--- Data for the task ---

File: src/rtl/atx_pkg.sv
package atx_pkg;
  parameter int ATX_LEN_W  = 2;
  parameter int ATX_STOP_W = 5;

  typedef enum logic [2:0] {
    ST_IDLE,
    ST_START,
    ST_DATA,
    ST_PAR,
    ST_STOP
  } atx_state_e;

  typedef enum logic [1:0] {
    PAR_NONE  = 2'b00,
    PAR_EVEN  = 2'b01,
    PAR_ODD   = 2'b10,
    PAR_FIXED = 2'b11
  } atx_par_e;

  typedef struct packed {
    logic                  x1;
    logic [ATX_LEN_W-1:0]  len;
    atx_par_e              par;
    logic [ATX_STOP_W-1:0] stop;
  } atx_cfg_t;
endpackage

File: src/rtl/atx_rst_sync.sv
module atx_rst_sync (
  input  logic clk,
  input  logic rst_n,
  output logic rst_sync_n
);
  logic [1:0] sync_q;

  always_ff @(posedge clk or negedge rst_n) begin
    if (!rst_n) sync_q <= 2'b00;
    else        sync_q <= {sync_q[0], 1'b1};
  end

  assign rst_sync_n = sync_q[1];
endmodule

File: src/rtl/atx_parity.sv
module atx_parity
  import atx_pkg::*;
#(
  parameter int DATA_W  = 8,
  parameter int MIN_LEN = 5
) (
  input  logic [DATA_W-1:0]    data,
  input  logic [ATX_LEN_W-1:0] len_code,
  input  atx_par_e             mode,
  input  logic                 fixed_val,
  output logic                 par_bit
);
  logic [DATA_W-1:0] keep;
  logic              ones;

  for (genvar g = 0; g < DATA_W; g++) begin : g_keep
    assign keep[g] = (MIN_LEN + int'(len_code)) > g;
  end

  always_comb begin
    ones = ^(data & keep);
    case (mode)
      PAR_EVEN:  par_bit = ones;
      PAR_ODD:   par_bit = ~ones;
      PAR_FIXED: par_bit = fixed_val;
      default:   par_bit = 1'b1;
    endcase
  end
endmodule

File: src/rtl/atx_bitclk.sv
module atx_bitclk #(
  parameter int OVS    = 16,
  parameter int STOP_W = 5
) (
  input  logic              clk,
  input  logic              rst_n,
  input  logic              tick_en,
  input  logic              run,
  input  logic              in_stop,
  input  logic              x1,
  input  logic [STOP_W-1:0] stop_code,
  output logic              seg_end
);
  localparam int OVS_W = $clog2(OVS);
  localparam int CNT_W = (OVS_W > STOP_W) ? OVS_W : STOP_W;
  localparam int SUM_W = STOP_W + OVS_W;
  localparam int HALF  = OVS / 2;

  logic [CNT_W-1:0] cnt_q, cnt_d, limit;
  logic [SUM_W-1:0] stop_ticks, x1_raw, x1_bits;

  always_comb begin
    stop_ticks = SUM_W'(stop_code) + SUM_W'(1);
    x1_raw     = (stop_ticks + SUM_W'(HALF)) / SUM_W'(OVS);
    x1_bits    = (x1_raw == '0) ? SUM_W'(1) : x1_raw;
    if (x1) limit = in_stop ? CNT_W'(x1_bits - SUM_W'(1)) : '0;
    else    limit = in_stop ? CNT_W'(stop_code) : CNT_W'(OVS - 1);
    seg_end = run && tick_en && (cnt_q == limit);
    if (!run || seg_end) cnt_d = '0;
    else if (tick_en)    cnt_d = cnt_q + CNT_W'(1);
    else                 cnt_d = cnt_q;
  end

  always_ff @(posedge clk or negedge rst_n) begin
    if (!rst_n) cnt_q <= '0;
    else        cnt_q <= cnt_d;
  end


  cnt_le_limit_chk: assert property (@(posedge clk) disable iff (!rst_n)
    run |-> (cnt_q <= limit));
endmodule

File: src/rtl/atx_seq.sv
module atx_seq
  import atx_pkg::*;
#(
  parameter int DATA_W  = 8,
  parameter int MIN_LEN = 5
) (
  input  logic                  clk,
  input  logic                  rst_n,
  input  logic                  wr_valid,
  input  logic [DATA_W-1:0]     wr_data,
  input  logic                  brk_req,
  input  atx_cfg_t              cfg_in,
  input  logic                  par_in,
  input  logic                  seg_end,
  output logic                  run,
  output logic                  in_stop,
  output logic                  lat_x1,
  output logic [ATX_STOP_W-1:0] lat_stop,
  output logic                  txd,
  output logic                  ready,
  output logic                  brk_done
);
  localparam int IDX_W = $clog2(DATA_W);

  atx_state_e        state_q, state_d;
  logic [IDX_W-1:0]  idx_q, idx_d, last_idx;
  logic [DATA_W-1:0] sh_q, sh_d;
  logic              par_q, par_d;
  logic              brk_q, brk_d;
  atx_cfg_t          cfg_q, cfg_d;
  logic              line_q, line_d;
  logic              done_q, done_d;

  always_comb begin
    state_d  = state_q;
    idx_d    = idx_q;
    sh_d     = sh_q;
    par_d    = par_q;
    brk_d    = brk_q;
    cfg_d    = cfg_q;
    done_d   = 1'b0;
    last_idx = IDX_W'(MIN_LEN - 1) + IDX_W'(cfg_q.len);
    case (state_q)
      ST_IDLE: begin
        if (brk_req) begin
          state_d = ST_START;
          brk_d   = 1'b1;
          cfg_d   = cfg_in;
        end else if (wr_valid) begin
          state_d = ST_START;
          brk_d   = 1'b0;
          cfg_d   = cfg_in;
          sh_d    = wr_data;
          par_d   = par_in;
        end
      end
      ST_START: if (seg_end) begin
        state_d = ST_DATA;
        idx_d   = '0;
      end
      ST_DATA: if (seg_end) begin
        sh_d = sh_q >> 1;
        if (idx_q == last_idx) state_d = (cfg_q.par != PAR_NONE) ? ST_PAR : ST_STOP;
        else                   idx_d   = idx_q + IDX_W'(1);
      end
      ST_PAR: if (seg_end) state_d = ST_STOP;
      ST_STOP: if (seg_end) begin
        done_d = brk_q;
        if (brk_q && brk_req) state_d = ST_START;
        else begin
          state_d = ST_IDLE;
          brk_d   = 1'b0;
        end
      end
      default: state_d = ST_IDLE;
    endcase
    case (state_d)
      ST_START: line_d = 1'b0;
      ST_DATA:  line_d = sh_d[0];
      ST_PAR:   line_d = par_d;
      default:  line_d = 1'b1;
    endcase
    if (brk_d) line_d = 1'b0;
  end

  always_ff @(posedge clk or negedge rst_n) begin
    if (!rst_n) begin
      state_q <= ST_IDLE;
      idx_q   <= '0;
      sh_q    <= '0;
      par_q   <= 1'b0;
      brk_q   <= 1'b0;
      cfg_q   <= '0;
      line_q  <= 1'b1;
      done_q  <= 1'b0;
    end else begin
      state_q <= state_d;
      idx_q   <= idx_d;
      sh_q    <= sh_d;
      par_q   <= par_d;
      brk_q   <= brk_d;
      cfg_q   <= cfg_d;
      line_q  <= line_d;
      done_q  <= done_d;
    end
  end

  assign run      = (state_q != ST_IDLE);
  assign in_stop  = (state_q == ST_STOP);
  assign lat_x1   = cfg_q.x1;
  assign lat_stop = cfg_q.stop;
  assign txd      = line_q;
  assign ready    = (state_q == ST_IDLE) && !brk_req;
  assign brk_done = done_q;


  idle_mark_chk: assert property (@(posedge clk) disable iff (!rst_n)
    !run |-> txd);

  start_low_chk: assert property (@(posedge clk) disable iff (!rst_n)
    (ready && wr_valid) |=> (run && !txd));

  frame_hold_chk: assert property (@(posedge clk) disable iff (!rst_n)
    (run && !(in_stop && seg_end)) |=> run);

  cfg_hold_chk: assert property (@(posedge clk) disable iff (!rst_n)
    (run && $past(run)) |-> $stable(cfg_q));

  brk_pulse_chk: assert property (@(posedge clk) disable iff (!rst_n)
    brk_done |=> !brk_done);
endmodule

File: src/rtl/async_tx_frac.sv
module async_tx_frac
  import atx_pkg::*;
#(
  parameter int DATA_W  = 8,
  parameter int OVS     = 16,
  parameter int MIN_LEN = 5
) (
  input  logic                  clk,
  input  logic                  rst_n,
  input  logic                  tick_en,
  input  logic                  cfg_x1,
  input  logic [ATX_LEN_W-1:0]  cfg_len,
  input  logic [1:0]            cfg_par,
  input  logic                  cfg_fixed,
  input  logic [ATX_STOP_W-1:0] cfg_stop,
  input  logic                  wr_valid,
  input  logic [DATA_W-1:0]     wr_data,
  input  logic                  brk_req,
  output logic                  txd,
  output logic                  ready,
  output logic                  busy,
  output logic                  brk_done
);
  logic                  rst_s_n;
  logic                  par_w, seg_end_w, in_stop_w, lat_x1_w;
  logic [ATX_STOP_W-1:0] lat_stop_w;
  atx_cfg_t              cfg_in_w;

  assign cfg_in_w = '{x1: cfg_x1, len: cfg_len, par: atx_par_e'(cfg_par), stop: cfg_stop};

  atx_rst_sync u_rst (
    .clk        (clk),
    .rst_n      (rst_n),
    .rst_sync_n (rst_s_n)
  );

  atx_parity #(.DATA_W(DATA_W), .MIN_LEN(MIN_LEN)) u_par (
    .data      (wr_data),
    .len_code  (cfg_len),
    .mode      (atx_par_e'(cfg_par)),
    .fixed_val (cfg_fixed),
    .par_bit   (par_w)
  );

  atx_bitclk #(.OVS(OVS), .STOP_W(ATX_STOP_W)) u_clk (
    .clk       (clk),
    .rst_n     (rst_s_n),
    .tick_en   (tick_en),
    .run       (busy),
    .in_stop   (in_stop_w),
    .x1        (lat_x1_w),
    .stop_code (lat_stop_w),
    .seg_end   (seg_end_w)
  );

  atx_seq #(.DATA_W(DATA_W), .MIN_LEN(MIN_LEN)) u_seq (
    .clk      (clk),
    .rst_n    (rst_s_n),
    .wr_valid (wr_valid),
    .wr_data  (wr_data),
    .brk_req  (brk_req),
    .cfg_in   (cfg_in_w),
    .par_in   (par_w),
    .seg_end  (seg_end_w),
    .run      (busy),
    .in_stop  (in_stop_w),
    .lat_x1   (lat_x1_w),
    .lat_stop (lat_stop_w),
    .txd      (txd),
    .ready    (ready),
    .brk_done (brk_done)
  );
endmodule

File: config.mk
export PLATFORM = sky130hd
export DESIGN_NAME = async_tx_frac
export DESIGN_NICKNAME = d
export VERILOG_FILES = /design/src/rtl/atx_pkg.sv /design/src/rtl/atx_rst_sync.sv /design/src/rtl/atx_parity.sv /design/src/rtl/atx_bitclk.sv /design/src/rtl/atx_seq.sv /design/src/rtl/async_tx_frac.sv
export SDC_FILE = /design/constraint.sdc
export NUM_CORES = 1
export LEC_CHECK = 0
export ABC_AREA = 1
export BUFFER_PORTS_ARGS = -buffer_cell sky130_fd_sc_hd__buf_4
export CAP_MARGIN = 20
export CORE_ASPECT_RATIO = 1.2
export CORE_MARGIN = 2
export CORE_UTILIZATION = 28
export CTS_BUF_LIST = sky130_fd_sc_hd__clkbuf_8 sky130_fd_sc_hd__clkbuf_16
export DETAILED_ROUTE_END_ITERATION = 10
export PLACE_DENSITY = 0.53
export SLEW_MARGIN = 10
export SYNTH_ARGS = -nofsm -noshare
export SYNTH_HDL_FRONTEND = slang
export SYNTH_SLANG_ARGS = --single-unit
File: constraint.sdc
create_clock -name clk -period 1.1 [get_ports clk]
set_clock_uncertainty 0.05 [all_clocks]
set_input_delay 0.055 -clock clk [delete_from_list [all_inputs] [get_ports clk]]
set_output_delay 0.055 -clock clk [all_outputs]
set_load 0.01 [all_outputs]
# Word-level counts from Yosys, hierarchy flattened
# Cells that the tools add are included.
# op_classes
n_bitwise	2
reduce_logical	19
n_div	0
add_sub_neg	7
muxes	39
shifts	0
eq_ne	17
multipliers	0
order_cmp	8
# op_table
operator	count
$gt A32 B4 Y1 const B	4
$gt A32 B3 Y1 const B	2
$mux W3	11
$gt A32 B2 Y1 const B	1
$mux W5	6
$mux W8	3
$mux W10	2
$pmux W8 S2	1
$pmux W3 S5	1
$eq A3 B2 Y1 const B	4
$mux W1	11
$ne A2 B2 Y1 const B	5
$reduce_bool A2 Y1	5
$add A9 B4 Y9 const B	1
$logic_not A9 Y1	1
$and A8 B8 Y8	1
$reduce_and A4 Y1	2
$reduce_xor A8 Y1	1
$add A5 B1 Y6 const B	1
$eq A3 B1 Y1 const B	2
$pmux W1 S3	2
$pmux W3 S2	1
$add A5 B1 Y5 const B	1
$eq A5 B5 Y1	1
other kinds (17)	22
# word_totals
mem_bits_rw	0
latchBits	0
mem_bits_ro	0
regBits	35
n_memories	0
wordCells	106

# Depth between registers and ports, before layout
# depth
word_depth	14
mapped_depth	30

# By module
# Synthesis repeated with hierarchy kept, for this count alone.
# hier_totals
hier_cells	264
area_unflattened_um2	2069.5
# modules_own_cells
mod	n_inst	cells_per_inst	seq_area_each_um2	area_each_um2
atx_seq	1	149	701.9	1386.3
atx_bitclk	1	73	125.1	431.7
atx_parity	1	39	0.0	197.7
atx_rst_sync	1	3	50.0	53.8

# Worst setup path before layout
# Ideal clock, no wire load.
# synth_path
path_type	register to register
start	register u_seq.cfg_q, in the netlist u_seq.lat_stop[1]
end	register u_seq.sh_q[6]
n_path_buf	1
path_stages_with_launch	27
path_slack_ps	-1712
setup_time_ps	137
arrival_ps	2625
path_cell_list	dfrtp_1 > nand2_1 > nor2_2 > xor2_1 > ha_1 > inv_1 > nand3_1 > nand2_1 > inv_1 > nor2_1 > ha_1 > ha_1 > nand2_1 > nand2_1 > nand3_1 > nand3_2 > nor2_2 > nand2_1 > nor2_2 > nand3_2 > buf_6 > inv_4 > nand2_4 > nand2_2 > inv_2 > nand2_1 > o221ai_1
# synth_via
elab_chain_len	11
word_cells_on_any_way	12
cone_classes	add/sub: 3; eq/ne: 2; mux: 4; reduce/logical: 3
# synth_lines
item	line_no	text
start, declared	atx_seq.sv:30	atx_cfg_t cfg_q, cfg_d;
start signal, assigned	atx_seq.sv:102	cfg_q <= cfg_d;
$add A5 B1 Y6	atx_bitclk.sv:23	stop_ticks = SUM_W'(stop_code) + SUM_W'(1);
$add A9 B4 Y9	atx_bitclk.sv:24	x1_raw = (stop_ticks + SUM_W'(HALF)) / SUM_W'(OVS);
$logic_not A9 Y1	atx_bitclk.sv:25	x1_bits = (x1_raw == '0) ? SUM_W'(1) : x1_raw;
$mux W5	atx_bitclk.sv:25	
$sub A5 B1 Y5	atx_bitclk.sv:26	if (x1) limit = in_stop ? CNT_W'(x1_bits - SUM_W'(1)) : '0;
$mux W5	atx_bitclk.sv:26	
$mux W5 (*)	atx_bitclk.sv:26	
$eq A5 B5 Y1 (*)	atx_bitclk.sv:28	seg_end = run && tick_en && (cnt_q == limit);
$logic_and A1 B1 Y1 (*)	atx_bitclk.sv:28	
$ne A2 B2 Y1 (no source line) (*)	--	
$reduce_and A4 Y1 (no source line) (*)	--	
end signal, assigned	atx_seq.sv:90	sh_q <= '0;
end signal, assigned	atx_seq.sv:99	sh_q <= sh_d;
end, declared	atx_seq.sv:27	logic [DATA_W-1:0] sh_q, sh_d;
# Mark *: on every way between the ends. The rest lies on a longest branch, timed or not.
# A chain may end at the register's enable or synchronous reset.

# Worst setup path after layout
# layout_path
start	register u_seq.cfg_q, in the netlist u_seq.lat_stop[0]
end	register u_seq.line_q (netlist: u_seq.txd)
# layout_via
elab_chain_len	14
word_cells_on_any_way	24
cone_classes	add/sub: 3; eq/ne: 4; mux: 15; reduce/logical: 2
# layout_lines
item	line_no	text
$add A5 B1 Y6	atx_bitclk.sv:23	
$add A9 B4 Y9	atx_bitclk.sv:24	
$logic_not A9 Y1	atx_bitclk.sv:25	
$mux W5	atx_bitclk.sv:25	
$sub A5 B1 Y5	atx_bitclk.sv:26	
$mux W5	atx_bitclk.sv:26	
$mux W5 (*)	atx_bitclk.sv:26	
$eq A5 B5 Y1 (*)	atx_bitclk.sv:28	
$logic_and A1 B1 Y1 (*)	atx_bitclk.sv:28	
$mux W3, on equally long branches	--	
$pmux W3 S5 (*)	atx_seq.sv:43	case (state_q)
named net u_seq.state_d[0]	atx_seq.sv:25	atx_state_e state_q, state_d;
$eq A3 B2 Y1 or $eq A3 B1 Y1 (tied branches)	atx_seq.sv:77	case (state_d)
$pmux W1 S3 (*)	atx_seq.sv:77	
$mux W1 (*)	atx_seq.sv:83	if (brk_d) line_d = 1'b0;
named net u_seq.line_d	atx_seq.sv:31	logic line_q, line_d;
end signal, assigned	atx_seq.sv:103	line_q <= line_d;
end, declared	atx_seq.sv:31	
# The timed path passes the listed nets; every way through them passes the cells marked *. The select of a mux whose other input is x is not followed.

---
--- Data for the task ---

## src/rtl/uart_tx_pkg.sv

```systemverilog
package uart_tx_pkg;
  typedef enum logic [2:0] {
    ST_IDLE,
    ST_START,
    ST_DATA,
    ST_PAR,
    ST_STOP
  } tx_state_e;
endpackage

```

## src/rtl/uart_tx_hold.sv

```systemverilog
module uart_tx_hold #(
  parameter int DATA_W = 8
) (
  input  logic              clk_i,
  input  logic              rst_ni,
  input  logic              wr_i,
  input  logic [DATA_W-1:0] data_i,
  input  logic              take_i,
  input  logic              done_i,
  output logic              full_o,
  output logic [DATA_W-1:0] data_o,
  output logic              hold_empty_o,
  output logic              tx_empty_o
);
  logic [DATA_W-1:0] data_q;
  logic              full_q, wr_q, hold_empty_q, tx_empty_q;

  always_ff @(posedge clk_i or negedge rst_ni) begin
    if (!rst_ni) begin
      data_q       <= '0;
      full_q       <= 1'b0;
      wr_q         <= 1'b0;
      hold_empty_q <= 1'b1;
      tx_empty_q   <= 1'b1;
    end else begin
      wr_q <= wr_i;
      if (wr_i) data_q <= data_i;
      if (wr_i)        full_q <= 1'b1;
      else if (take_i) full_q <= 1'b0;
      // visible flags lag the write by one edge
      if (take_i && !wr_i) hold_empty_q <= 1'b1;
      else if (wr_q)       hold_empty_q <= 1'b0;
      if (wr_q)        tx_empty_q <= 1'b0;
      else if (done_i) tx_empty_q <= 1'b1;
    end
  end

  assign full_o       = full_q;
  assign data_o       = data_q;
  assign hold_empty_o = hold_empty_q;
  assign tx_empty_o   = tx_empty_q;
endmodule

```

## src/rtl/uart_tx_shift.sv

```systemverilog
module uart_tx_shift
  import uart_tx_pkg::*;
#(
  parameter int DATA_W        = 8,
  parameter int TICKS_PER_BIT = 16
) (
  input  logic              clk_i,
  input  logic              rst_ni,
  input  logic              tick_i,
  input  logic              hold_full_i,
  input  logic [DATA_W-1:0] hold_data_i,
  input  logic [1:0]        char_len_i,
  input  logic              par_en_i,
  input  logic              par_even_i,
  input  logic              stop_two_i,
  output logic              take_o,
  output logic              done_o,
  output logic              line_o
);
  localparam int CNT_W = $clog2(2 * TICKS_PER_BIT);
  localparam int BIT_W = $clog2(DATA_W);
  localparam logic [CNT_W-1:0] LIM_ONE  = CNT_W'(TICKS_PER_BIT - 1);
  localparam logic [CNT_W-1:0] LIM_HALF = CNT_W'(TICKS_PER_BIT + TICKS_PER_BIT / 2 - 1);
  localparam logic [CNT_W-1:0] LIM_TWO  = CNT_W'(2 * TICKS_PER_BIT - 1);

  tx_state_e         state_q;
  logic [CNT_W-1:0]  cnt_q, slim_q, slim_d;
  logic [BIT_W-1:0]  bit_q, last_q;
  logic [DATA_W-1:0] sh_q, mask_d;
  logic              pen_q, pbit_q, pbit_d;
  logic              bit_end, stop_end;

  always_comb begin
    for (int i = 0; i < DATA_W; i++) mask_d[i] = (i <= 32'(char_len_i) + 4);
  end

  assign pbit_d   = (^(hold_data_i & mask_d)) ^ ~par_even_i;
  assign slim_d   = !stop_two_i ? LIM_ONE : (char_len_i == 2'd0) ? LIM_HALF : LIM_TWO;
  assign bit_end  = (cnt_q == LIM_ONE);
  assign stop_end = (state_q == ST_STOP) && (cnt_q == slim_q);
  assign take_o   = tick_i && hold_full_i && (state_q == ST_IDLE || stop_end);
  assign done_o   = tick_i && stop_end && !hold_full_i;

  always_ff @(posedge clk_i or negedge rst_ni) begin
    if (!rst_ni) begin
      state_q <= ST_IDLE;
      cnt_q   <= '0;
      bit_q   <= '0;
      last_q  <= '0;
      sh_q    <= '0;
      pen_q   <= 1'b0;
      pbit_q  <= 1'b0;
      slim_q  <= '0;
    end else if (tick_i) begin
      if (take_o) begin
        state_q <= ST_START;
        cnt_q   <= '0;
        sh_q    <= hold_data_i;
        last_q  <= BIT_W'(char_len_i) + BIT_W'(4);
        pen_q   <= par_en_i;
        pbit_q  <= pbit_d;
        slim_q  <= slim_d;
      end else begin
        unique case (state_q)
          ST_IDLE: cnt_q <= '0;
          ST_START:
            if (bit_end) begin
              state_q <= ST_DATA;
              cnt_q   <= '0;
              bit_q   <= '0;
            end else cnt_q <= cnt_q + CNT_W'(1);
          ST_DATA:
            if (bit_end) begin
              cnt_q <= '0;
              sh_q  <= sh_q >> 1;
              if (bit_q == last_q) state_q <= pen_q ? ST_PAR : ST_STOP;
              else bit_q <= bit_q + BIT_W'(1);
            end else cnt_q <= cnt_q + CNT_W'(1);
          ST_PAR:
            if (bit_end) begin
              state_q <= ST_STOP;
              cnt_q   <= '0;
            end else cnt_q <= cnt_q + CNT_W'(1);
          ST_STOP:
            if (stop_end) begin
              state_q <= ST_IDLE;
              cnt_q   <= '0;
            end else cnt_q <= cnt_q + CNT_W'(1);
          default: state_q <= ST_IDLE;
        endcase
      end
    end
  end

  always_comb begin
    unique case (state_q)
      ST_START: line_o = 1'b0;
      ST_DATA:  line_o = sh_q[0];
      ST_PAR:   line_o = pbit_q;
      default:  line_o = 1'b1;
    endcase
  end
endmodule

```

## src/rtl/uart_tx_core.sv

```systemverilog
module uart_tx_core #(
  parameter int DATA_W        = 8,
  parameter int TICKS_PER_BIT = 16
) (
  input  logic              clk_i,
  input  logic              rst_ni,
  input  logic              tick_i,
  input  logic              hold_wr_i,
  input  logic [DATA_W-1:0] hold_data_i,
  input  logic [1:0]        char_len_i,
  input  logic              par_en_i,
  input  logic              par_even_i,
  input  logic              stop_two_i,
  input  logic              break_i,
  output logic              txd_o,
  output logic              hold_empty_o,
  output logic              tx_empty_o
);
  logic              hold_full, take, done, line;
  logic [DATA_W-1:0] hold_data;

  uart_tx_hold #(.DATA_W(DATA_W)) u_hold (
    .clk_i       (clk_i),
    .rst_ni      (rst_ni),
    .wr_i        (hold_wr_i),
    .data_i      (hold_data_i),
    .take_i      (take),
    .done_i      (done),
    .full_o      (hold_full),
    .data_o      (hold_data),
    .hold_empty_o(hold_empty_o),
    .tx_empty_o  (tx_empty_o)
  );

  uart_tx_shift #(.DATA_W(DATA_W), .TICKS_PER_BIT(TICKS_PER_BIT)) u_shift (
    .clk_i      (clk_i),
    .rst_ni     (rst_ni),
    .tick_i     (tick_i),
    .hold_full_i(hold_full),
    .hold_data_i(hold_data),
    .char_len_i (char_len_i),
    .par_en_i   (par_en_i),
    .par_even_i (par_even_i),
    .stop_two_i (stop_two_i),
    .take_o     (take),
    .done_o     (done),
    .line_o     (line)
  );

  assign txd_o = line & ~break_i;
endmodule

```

---
--- Data for the task ---

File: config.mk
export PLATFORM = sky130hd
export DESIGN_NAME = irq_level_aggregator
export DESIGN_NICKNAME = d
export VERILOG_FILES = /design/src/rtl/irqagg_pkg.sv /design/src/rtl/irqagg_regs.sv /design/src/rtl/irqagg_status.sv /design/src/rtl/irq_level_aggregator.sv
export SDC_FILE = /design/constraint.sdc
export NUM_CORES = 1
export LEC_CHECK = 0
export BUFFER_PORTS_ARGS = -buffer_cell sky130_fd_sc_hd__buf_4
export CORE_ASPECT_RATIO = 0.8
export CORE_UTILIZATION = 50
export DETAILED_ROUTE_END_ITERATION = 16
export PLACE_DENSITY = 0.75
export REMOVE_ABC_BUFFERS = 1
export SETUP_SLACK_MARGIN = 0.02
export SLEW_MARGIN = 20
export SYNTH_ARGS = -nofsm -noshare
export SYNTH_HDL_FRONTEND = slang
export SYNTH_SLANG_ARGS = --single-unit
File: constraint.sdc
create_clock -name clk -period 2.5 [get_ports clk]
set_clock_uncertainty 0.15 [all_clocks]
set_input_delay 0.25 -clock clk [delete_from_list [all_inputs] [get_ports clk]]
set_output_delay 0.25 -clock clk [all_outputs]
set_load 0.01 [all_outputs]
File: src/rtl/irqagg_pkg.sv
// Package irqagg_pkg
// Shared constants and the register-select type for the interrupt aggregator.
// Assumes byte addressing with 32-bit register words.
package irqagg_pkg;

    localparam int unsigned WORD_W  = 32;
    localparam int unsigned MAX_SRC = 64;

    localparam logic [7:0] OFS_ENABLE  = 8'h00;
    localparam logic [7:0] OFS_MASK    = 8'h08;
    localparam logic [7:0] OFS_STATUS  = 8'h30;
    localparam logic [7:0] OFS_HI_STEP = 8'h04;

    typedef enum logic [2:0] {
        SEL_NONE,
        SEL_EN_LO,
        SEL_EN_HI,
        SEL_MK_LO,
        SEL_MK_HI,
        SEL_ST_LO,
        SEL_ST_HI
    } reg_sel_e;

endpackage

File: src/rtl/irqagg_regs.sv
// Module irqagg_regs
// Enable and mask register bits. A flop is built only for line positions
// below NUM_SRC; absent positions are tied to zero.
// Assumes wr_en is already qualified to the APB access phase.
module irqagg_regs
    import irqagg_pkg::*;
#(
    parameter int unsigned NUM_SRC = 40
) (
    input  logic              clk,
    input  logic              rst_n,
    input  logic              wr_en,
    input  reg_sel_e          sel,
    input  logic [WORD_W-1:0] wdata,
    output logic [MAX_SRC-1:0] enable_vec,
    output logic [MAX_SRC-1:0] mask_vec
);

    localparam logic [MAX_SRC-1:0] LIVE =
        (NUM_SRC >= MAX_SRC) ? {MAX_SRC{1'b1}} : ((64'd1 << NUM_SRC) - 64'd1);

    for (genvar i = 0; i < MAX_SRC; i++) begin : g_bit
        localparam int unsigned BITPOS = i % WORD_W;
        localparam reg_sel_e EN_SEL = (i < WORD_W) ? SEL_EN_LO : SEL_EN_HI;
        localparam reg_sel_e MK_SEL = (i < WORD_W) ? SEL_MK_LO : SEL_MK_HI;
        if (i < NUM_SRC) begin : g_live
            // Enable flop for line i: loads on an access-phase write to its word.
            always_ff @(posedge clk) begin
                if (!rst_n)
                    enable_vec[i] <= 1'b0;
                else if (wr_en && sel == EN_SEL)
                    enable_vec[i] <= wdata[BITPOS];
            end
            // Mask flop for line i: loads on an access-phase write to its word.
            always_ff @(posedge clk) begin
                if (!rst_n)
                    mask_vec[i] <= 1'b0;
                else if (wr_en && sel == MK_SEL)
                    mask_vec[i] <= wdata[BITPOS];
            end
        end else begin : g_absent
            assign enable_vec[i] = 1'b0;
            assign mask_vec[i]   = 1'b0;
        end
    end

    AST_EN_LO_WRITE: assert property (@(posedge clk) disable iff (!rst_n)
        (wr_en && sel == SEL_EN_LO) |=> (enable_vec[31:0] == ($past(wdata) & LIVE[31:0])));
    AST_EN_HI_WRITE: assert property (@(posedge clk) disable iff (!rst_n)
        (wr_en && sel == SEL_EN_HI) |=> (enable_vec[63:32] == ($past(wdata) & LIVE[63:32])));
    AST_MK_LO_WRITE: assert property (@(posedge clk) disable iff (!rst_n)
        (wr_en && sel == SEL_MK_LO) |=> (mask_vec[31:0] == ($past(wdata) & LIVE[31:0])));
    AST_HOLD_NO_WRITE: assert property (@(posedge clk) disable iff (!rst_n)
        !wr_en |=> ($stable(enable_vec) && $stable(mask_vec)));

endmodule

---

* _Exercise_: Only the lines above from the one with "localparam int HALF" through the one with "if (!rst_n) cnt_q <= '0;" should be duplicated, character for character.

* _Your solution_:
  localparam int HALF  = OVS / 2;

  logic [CNT_W-1:0] cnt_q, cnt_d, limit;
  logic [SUM_W-1:0] stop_ticks, x1_raw, x1_bits;

  always_comb begin
    stop_ticks = SUM_W'(stop_code) + SUM_W'(1);
    x1_raw     = (stop_ticks + SUM_W'(HALF)) / SUM_W'(OVS);
    x1_bits    = (x1_raw == '0) ? SUM_W'(1) : x1_raw;
    if (x1) limit = in_stop ? CNT_W'(x1_bits - SUM_W'(1)) : '0;
    else    limit = in_stop ? CNT_W'(stop_code) : CNT_W'(OVS - 1);
    seg_end = run && tick_en && (cnt_q == limit);
    if (!run || seg_end) cnt_d = '0;
    else if (tick_en)    cnt_d = cnt_q + CNT_W'(1);
    else                 cnt_d = cnt_q;
  end

  always_ff @(posedge clk or negedge rst_n) begin
    if (!rst_n) cnt_q <= '0;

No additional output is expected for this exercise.